El voto indeciso


En nuestro paí­s donde el analfabetismo, el bajo nivel educativo, la precaria infraestructura de comunicación limitan el acceso y el conocimiento a un elevado número de guatemaltecos, es comprensible que existan personas que en una elección general puedan estar indecisas. Por ello, es tan importante que se desarrolle el espí­ritu cí­vico, la información de lo que es el deber y el derecho de elegir.

Juan Francisco Reyes López
jfrlguate@yahoo.com

El Tribunal Supremo Electoral no deberí­a permanecer durante tres años y medio inactivo, sus delegaciones y personal deberí­a permanentemente realizar, en coordinación con los institutos de enseñanza secundaria, campañas cí­vicas de empadronamiento y conocimiento de lo que es la responsabilidad de un ciudadano en el ejercicio de sus deberes y derechos.

De la misma forma que las iglesias nos explican y nos enseñan el derecho natural, deberí­an los dirigentes sociales fomentar la conciencia cí­vica, porque es a través de personas que conozcan sus deberes y derechos como se puede lograr la representatividad social y polí­tica, que permita dirigentes conscientes y responsables de la representatividad que a través del voto les entregan los ciudadanos del municipio, departamento y paí­s.

Los medios de comunicación social escritos son responsables de informar objetiva y verazmente, pero también son corresponsables de estimular el desarrollo cí­vico. Qué importante serí­a que durante los próximos tres años y medio, después de la presente elección general, el TSE y la sociedad desarrollaran una campaña cí­vica de los derechos y obligaciones que todo ciudadano tiene que conocer y ejercer.

En la actual elección general, el voto indeciso es el mayor que se ha registrado desde el inicio de la etapa democrática (1985). Criticar este aspecto no resuelve la problemática. En paí­ses desarrollados como los Estados Unidos, fueron movimientos cí­vicos los que lograron el empadronamiento y el ejercicio del voto que cambió el panorama electoral y fomentó el respeto a los derechos individuales y colectivos; así­ como mejoró la participación cí­vico-electoral de las minorí­as.

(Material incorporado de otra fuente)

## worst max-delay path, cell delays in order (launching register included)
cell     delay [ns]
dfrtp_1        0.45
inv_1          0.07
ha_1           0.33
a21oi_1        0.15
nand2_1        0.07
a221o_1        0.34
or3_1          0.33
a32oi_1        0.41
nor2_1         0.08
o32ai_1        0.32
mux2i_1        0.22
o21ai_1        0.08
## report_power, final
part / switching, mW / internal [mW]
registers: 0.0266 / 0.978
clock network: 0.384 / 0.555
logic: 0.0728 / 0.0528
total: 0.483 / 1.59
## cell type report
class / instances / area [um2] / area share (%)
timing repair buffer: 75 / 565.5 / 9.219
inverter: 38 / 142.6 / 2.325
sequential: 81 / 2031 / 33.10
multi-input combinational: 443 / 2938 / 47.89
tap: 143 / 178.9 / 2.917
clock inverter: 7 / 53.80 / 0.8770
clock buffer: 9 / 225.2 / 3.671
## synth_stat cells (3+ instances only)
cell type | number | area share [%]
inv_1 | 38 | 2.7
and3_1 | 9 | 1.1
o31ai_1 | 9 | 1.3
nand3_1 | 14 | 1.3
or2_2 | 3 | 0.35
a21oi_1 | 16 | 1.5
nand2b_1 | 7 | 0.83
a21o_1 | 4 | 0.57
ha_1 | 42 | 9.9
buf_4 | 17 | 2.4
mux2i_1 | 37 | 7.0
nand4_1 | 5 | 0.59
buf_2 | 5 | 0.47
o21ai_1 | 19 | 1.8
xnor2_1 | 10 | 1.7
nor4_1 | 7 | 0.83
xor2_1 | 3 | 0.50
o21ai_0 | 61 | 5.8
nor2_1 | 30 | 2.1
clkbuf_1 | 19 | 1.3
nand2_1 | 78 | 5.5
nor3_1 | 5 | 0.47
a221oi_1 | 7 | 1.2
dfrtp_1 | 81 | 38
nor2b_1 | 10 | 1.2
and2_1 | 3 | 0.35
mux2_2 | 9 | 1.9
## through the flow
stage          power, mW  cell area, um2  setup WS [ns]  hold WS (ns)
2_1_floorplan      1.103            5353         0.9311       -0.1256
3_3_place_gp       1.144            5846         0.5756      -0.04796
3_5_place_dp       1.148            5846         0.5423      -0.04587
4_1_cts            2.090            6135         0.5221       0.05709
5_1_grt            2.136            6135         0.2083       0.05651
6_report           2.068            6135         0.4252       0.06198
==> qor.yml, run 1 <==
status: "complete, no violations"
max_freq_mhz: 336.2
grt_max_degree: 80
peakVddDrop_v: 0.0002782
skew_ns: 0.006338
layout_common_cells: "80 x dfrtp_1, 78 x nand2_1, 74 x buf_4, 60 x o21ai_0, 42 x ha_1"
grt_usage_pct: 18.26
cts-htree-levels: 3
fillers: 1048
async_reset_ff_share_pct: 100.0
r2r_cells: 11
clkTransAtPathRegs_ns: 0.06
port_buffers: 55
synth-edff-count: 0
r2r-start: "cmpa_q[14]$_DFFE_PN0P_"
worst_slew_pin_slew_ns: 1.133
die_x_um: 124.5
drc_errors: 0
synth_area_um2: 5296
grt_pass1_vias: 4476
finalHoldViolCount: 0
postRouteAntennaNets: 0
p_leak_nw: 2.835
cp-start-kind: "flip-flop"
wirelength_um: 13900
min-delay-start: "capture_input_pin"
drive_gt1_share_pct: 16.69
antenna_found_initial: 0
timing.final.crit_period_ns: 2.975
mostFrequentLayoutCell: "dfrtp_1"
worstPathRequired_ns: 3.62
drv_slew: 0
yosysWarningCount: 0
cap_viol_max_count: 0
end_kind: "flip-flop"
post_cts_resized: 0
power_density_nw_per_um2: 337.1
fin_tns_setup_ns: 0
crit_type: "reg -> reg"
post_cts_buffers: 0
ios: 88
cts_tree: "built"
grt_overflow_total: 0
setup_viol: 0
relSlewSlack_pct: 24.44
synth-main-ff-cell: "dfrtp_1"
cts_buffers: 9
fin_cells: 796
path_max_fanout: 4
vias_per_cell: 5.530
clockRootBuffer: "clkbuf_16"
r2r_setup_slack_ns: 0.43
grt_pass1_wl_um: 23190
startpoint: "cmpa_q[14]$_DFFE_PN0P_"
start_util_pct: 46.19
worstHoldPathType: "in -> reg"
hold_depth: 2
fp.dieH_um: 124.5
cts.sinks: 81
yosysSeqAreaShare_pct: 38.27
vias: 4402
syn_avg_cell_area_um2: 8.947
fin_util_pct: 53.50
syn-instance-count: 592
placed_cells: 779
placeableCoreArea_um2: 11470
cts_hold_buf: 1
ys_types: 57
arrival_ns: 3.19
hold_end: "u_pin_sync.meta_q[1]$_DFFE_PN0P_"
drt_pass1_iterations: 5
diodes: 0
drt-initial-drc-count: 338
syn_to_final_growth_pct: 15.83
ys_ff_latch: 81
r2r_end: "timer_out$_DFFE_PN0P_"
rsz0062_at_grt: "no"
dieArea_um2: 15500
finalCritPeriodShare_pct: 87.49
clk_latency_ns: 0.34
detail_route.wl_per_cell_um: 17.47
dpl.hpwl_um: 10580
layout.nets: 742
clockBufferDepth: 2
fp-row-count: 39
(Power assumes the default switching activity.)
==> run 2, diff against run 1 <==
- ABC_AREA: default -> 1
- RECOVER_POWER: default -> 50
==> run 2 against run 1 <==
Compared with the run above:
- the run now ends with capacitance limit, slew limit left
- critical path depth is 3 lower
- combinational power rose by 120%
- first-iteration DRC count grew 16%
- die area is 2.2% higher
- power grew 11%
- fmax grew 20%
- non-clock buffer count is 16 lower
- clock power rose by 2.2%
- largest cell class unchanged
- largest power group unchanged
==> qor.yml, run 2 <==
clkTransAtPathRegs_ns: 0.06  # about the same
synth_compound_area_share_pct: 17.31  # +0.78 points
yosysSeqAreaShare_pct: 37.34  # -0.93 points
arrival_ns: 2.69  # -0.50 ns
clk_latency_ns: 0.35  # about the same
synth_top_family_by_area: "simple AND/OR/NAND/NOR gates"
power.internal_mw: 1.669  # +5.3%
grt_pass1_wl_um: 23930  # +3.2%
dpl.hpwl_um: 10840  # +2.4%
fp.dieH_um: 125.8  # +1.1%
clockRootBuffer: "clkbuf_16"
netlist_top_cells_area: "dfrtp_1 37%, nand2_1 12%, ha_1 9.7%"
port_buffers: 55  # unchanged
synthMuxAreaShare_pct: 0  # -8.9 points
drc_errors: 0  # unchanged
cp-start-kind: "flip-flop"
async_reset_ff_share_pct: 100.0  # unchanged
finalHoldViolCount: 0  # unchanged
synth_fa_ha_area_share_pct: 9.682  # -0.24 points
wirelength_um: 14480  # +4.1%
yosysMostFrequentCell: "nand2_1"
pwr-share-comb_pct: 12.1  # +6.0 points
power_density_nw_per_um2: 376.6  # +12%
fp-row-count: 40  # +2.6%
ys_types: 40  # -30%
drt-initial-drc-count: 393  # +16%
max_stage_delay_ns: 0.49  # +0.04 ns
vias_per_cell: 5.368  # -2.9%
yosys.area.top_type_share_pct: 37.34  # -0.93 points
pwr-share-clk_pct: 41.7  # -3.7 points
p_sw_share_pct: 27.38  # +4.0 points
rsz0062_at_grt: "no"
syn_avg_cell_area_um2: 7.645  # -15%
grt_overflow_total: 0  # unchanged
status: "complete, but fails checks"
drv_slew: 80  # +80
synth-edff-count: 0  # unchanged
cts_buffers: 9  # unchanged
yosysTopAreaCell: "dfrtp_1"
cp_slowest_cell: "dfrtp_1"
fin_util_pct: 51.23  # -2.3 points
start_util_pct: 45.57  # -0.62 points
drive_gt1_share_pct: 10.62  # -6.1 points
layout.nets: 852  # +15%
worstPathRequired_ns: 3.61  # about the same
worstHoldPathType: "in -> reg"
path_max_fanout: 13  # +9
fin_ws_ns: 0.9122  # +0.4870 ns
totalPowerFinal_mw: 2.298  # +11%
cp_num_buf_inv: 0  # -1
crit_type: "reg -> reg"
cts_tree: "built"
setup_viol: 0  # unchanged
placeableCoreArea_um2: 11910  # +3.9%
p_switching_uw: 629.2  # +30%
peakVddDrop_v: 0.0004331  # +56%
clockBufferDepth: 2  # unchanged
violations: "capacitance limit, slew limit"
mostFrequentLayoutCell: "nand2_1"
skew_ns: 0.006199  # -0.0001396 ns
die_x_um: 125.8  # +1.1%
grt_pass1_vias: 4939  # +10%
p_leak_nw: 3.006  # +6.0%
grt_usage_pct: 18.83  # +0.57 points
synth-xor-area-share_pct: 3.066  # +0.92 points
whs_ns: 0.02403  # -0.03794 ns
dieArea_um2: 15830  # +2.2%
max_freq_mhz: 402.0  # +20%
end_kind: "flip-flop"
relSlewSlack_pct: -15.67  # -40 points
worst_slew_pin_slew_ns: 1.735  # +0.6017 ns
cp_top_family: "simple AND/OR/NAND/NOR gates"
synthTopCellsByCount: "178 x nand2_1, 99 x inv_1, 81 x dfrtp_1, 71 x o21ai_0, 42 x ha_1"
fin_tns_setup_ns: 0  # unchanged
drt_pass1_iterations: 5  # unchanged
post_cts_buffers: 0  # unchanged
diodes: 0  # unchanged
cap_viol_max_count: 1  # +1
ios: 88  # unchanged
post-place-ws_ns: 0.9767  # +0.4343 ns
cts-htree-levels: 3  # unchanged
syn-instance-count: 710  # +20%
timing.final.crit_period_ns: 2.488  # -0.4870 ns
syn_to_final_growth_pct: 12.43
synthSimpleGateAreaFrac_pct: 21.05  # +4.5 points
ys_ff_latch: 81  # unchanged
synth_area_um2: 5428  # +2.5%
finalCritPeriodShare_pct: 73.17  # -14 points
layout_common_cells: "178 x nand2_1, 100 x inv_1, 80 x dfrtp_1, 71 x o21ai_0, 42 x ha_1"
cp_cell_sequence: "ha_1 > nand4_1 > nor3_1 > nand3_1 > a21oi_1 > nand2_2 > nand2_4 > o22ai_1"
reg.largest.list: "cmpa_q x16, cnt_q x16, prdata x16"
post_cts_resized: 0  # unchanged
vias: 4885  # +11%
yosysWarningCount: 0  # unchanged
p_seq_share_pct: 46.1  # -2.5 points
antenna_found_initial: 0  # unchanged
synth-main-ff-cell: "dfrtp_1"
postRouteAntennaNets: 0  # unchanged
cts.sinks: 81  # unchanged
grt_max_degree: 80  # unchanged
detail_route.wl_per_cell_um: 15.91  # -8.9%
`src/shared/mem_space_regs.svh`:
```
// Address map constants for the memory space decoder.
// Assumes inclusion by the package and the design files only.
`ifndef MEM_SPACE_REGS_SVH
`define MEM_SPACE_REGS_SVH

// Flash sizes by variant, as byte counts minus one (last address)
`define FLASH_LAST_8K      16'h1FFF
`define FLASH_LAST_4K      16'h0FFF
`define FLASH_LAST_2K      16'h07FF
// Internal data space split
`define LOWER_RAM_TOP      8'h7F
`define BANK_REGION_TOP    8'h1F
`define BIT_BYTE_BASE      8'h20
`define BIT_ADDR_TOP       8'h7F
// Stack pointer value after reset
`define SP_RESET           8'h07
// Bank select field position in the status word
`define PSW_BANK_HI        4
`define PSW_BANK_LO        3
// Direct address of the stack pointer and status word
`define SFR_ADDR_SP        8'h81
`define SFR_ADDR_PSW       8'hD0
// Bit-addressable register low nibbles
`define SFR_NIB_BIT0       4'h0
`define SFR_NIB_BIT8       4'h8
// Unique identifier occupies the top four bytes
`define UID_BASE           8'hFC
`define UID_DEFAULT        32'h1234_5678

`endif

```
`src/shared/mem_space_pkg.sv`:
```
// Types shared by the memory space decoder files.
// Assumes the constants header is on the include path.
package mem_space_pkg;

   // Kind of access that the core presents
   typedef enum logic [2:0] {
      ACC_DIRECT,
      ACC_INDIRECT,
      ACC_BIT,
      ACC_CODE_READ,
      ACC_EXT_MOVE,
      ACC_PUSH,
      ACC_POP
   } access_kind_type;

   // Flash size variant
   typedef enum logic [1:0] {
      FLASH_8K,
      FLASH_4K,
      FLASH_2K
   } flash_size_type;

endpackage

```
`src/mem_space_decoder.sv`:
```
// Data and program address decoder with internal RAM, banks, bit area and stack.
// Assumes the core presents one access per cycle and waits two cycles for read data, three for indirect reads.
`timescale 1ns/10ps
`include "mem_space_regs.svh"

// What this block does
// RULE1 - Program space is 64 kB; only the first 8, 4 or 2 kB is flash.
// RULE2 - Last flash byte is the lock byte governing read, write and erase.
// RULE3 - Program addresses beyond the lock byte are reserved and unmapped.
// RULE4 - Flash is read by code reads; written only by redirected external moves.
// RULE5 - External moves target on-chip external RAM unless redirected to flash.
// RULE6 - Internal RAM has 256 bytes at internal addresses 0x00 to 0xFF.
// RULE7 - Lower 128 bytes reachable by both direct and indirect modes.
// RULE8 - Direct access above 0x7F goes to the register space.
// RULE9 - Indirect access above 0x7F goes to upper RAM, separate from registers.
// RULE10 - 0x00 to 0x1F hold four banks of eight; status word bits pick one.
// RULE11 - Indirect pointer comes from register 0 or 1 of the active bank.
// RULE12 - Bytes 0x20 to 0x2F are also 128 bits, address 8*offset plus bit.
// RULE13 - Bit or byte access is decided only by the instruction operand type.
// RULE14 - Push writes at pointer plus one, then increments the pointer.
// RULE15 - Reset loads pointer with 0x07; stack may sit anywhere in RAM.
// RULE16 - Sixteen-bit external moves ignore upper address byte; 256 bytes repeat.
// RULE17 - Registers with low nibble 0x0 or 0x8 allow bit access; others not.
// RULE18 - Core must not touch unassigned register addresses.
// RULE19 - Without external RAM, top four internal RAM bytes hold the identifier.
// RULE20 - With 512 bytes RAM, top four external RAM bytes hold the identifier.
// RULE21 - Pop reads at the pointer, then decrements the pointer.
module mem_space_decoder
   import mem_space_pkg::*;
#(
   parameter flash_size_type FLASH_SIZE = FLASH_8K,
   parameter bit             HAS_ONCHIP_EXTERNAL_RAM   = 1'b1,
   parameter logic [31:0]    UID_VALUE  = `UID_DEFAULT  // Arbitrary identifier value
) (
   input  wire logic            clk,
   input  wire logic            rst,
   input  wire logic            req,
   input  access_kind_type      kind,
   input  wire logic            wr,
   input  wire logic [15:0]     addr,
   input  wire logic            use_working_register_1,
   input  wire logic            ext_move_pointer_mode,
   input  wire logic            flash_redirect,
   input  wire logic [7:0]      wdata,
   input  wire logic            wbit,
   output logic      [7:0]      rdata,
   output logic                 rbit,
   output logic                 rvalid,
   output logic      [7:0]      stack_pointer,
   output logic      [1:0]      active_bank,
   output logic                 sfr_sel,
   output logic      [7:0]      sfr_addr,
   output logic                 sfr_bit_ok,
   output logic                 flash_sel,
   output logic      [15:0]     flash_addr,
   output logic                 flash_wr,
   output logic                 flash_lock_sel,
   output logic                 code_reserved,
   output logic                 bad_access
);

   // ============================================================
   // Decode helpers
   function automatic logic is_bit_sfr(input logic [7:0] a);
      is_bit_sfr = (a[3:0] == `SFR_NIB_BIT0) || (a[3:0] == `SFR_NIB_BIT8);  // RULE17
   endfunction

   function automatic logic [15:0] flash_last(input flash_size_type s);
      unique case (s)
         FLASH_8K: flash_last = `FLASH_LAST_8K;
         FLASH_4K: flash_last = `FLASH_LAST_4K;
         FLASH_2K: flash_last = `FLASH_LAST_2K;
         default:  flash_last = `FLASH_LAST_2K;
      endcase
   endfunction

   // ============================================================
   // State
   logic [7:0] sp_q, sp_d;
   logic [7:0] psw_q, psw_d;
   logic [7:0] rdata_q, rdata_d;
   logic       rbit_q, rbit_d;
   logic       rvalid_q, rvalid_d;
   logic [2:0] bitpos_q, bitpos_d;
   logic       src_iram_q, src_iram_d;
   logic       src_onchip_external_ram_q, src_onchip_external_ram_d;
   logic       src_uid_q, src_uid_d;
   logic [1:0] uid_idx_q, uid_idx_d;
   logic       bitop_q, bitop_d;
   logic       ptr_fetch_q, ptr_fetch_d;
   logic       ptr_wr_q, ptr_wr_d;
   logic [7:0] ptr_wdata_q, ptr_wdata_d;
   logic       bitwb_q, bitwb_d;
   logic [7:0] bitaddr_q, bitaddr_d;
   logic       bitval_q, bitval_d;
   logic [7:0] bit_merged;

   // RAM ports
   logic       iram_we;
   logic [7:0] iram_addr;
   logic [7:0] iram_wdata;
   logic [7:0] iram_rdata;
   logic       onchip_external_ram_we;
   logic [7:0] onchip_external_ram_addr;
   logic [7:0] onchip_external_ram_rdata;

   logic [1:0] bank;
   logic [7:0] bit_byte;
   logic [15:0] last;

   assign bank     = {psw_q[`PSW_BANK_HI], psw_q[`PSW_BANK_LO]};  // RULE10
   assign last     = flash_last(FLASH_SIZE);
   assign bit_byte = `BIT_BYTE_BASE + {4'h0, addr[6:3]};          // RULE12

   // ============================================================
   // Internal RAM, 256 bytes
   byte_ram #(.DEPTH(256), .AW(8)) u_iram (  // RULE6
      .clk   (clk),
      .we    (iram_we),
      .addr  (iram_addr),
      .wdata (iram_wdata),
      .rdata (iram_rdata)
   );

   // On-chip external RAM; unused when the variant has none
   byte_ram #(.DEPTH(256), .AW(8)) u_onchip_external_ram (
      .clk   (clk),
      .we    (onchip_external_ram_we),
      .addr  (onchip_external_ram_addr),
      .wdata (wdata),
      .rdata (onchip_external_ram_rdata)
   );

   // ============================================================
   // Access decode: next state and RAM controls
   always_comb begin
      sp_d        = sp_q;
      psw_d       = psw_q;
      bitpos_d    = bitpos_q;
      src_iram_d  = 1'b0;
      src_onchip_external_ram_d  = 1'b0;
      src_uid_d   = 1'b0;
      uid_idx_d   = uid_idx_q;
      bitop_d     = 1'b0;
      ptr_fetch_d = 1'b0;
      ptr_wr_d    = ptr_wr_q;
      ptr_wdata_d = ptr_wdata_q;
      iram_we     = 1'b0;
      iram_addr   = addr[7:0];
      iram_wdata  = wdata;
      onchip_external_ram_we     = 1'b0;
      onchip_external_ram_addr   = addr[7:0];                  // RULE16
      sfr_sel     = 1'b0;
      sfr_addr    = addr[7:0];
      sfr_bit_ok  = 1'b0;
      flash_sel   = 1'b0;
      flash_addr  = addr;                       // RULE1
      flash_wr    = 1'b0;
      flash_lock_sel = 1'b0;
      code_reserved  = 1'b0;
      bad_access     = 1'b0;
      if (ptr_fetch_q) begin
         // Second step of indirect access: pointer byte now read
         iram_addr  = iram_rdata;               // RULE9
         iram_we    = ptr_wr_q;
         iram_wdata = ptr_wdata_q;
         src_iram_d = !ptr_wr_q;
         if (!HAS_ONCHIP_EXTERNAL_RAM && iram_rdata >= `UID_BASE) begin
            iram_we   = 1'b0;                   // RULE19
            src_uid_d = !ptr_wr_q;
            uid_idx_d = iram_rdata[1:0];
         end
      end else if (bitwb_q) begin
         // Second step of a bit write: merged byte goes back
         iram_addr  = bitaddr_q;                // RULE12
         iram_we    = 1'b1;
         iram_wdata = bit_merged;
      end else if (req) begin
         unique case (kind)
            ACC_DIRECT: begin
               if (addr[7:0] > `LOWER_RAM_TOP) begin
                  sfr_sel = 1'b1;               // RULE8
                  sfr_bit_ok = is_bit_sfr(addr[7:0]);  // RULE17
                  if (wr && addr[7:0] == `SFR_ADDR_SP) begin
                     sp_d = wdata;
                  end
                  if (wr && addr[7:0] == `SFR_ADDR_PSW) begin
                     psw_d = wdata;
                  end
               end else begin
                  iram_we    = wr;              // RULE7
                  src_iram_d = !wr;
               end
            end
            ACC_INDIRECT: begin
               // Fetch pointer from working register 0 or 1 of active bank
               iram_addr   = {3'b000, bank, 2'b00, use_working_register_1};  // RULE11
               ptr_fetch_d = 1'b1;
               ptr_wr_d    = wr;
               ptr_wdata_d = wdata;
            end
            ACC_BIT: begin
               bitop_d = 1'b1;                  // RULE13
               if (addr[7]) begin
                  sfr_sel    = is_bit_sfr({addr[7:3], 3'b000});
                  sfr_addr   = {addr[7:3], 3'b000};
                  sfr_bit_ok = is_bit_sfr({addr[7:3], 3'b000});  // RULE17
                  bad_access = !sfr_bit_ok;
               end else begin
                  iram_addr  = bit_byte;        // RULE12
                  bitpos_d   = addr[2:0];
                  src_iram_d = !wr;
               end
            end
            ACC_CODE_READ: begin
               if (addr > last) begin
                  code_reserved = 1'b1;         // RULE3
               end else begin
                  flash_sel      = 1'b1;        // RULE4
                  flash_lock_sel = (addr == last);  // RULE2
               end
            end
            ACC_EXT_MOVE: begin
               if (flash_redirect && wr) begin
                  flash_sel  = (addr <= last);  // RULE4
                  flash_wr   = (addr <= last);
                  code_reserved  = (addr > last);
                  flash_lock_sel = (addr == last);
               end else if (HAS_ONCHIP_EXTERNAL_RAM) begin
                  onchip_external_ram_addr = ext_move_pointer_mode ? addr[7:0] : addr[7:0];  // RULE5
                  if (addr[7:0] >= `UID_BASE) begin
                     src_uid_d = !wr;           // RULE20
                     uid_idx_d = addr[1:0];
                  end else begin
                     onchip_external_ram_we    = wr;
                     src_onchip_external_ram_d = !wr;
                  end
               end else begin
                  bad_access = 1'b1;
               end
            end
            ACC_PUSH: begin
               iram_addr = sp_q + 8'h01;        // RULE14
               iram_we   = 1'b1;
               sp_d      = sp_q + 8'h01;
            end
            ACC_POP: begin
               iram_addr  = sp_q;               // RULE21
               src_iram_d = 1'b1;
               sp_d       = sp_q - 8'h01;
            end
            default: bad_access = 1'b1;
         endcase
      end
   end

   // Bit write is a read-modify-write done in the next cycle
   always_comb begin
      bit_merged = iram_rdata;
      bit_merged[bitpos_q] = bitval_q;  // RULE12
   end

   // Read data selection
   always_comb begin
      rdata_d  = rdata_q;
      rbit_d   = rbit_q;
      rvalid_d = src_iram_q || src_onchip_external_ram_q || src_uid_q;  // Valid together with the word it qualifies
      if (src_iram_q) begin
         rdata_d = iram_rdata;
         rbit_d  = bitop_q ? iram_rdata[bitpos_q] : rbit_q;  // RULE13
      end else if (src_onchip_external_ram_q) begin
         rdata_d = onchip_external_ram_rdata;
      end else if (src_uid_q) begin
         rdata_d = UID_VALUE[{uid_idx_q, 3'b000} +: 8];  // RULE19
      end
   end

   // ============================================================
   // Register state
   always_ff @(posedge clk) begin
      if (rst) begin
         sp_q        <= `SP_RESET;              // RULE15
         psw_q       <= 8'h00;
         rdata_q     <= 8'h00;
         rbit_q      <= 1'b0;
         rvalid_q    <= 1'b0;
         bitpos_q    <= 3'b000;
         src_iram_q  <= 1'b0;
         src_onchip_external_ram_q  <= 1'b0;
         src_uid_q   <= 1'b0;
         uid_idx_q   <= 2'b00;
         bitop_q     <= 1'b0;
         ptr_fetch_q <= 1'b0;
         ptr_wr_q    <= 1'b0;
         ptr_wdata_q <= 8'h00;
      end else begin
         sp_q        <= sp_d;
         psw_q       <= psw_d;
         rdata_q     <= rdata_d;
         rbit_q      <= rbit_d;
         rvalid_q    <= rvalid_d;
         bitpos_q    <= bitpos_d;
         src_iram_q  <= src_iram_d;
         src_onchip_external_ram_q  <= src_onchip_external_ram_d;
         src_uid_q   <= src_uid_d;
         uid_idx_q   <= uid_idx_d;
         bitop_q     <= bitop_d;
         ptr_fetch_q <= ptr_fetch_d;
         ptr_wr_q    <= ptr_wr_d;
         ptr_wdata_q <= ptr_wdata_d;
      end
   end

   // Bit write-back: target byte, bit value and a one-cycle strobe
   always_comb begin
      bitwb_d   = req && !ptr_fetch_q && !bitwb_q && kind == ACC_BIT && wr && !addr[7];
      bitaddr_d = bit_byte;
      bitval_d  = wbit;
   end
   always_ff @(posedge clk) begin
      if (rst) begin
         bitwb_q   <= 1'b0;
         bitaddr_q <= 8'h00;
         bitval_q  <= 1'b0;
      end else begin
         bitwb_q   <= bitwb_d;
         bitaddr_q <= bitaddr_d;
         bitval_q  <= bitval_d;
      end
   end

   assign rdata         = rdata_q;
   assign rbit          = rbit_q;
   assign rvalid        = rvalid_q;
   assign stack_pointer = sp_q;
   assign active_bank   = bank;

endmodule // mem_space_decoder

```
`src/byte_ram.sv`:
```
// Single-port byte RAM with synchronous read, used for the data spaces.
// Assumes one access per cycle from the decoder on the same clock.
`timescale 1ns/10ps

module byte_ram #(
   parameter int DEPTH = 256,
   parameter int AW    = 8
) (
   input  wire logic          clk,
   input  wire logic          we,
   input  wire logic [AW-1:0] addr,
   input  wire logic [7:0]    wdata,
   output logic      [7:0]    rdata
);

   logic [7:0] mem [DEPTH];
   logic [7:0] rdata_d;

   // ============================================================
   // Read path
   always_comb begin
      rdata_d = mem[addr];
   end

   // Write, and register the read word
   always_ff @(posedge clk) begin
      if (we) begin
         mem[addr] <= wdata;
      end
      rdata <= rdata_d;
   end

endmodule // byte_ram

```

Los lí­deres morales, los lí­deres cí­vicos y polí­ticos deben comprender que para que nuestro paí­s cambie debemos realizar una acción cí­vica permanente. No están tan lejos los años cuando en las escuelas públicas y privadas existí­a una clase permanente sobre los derechos y deberes cí­vicos.

El voto indeciso debe erradicarse, individualmente cada uno de nosotros debe preguntarle a sus amigos, parientes, compañeros de trabajo, si concurrirán el nueve de septiembre a votar. Si la respuesta es negativa, debemos hacerlos comprender y razonar respetando su derecho a elegir, que el voto es un deber y un derecho, que es el poder mediante el cual, no solo se elige, sino se hace representar cada uno de nosotros, que el no votar es un acto irresponsable que permite que los grupos de poder continúen imperando en detrimento de la mayorí­a de los guatemaltecos.

Si votamos, no solo tendremos la conciencia de haber cumplido con ese deber y derecho, nos corresponderá la posibilidad de requerir, emplazar, criticar y cuestionar con mayor razón y fundamento cí­vico a quienes han quedado electos: como alcalde, concejales y sí­ndicos en nuestro municipio, diputados en el distrito y en el listado nacional, a nivel nacional como Presidente y Vicepresidente, porque ellos son, independientemente de cómo votemos, nuestros servidores públicos.

El voto es nuestro poder, nuestra obligación y nuestro derecho, ejerzámoslo.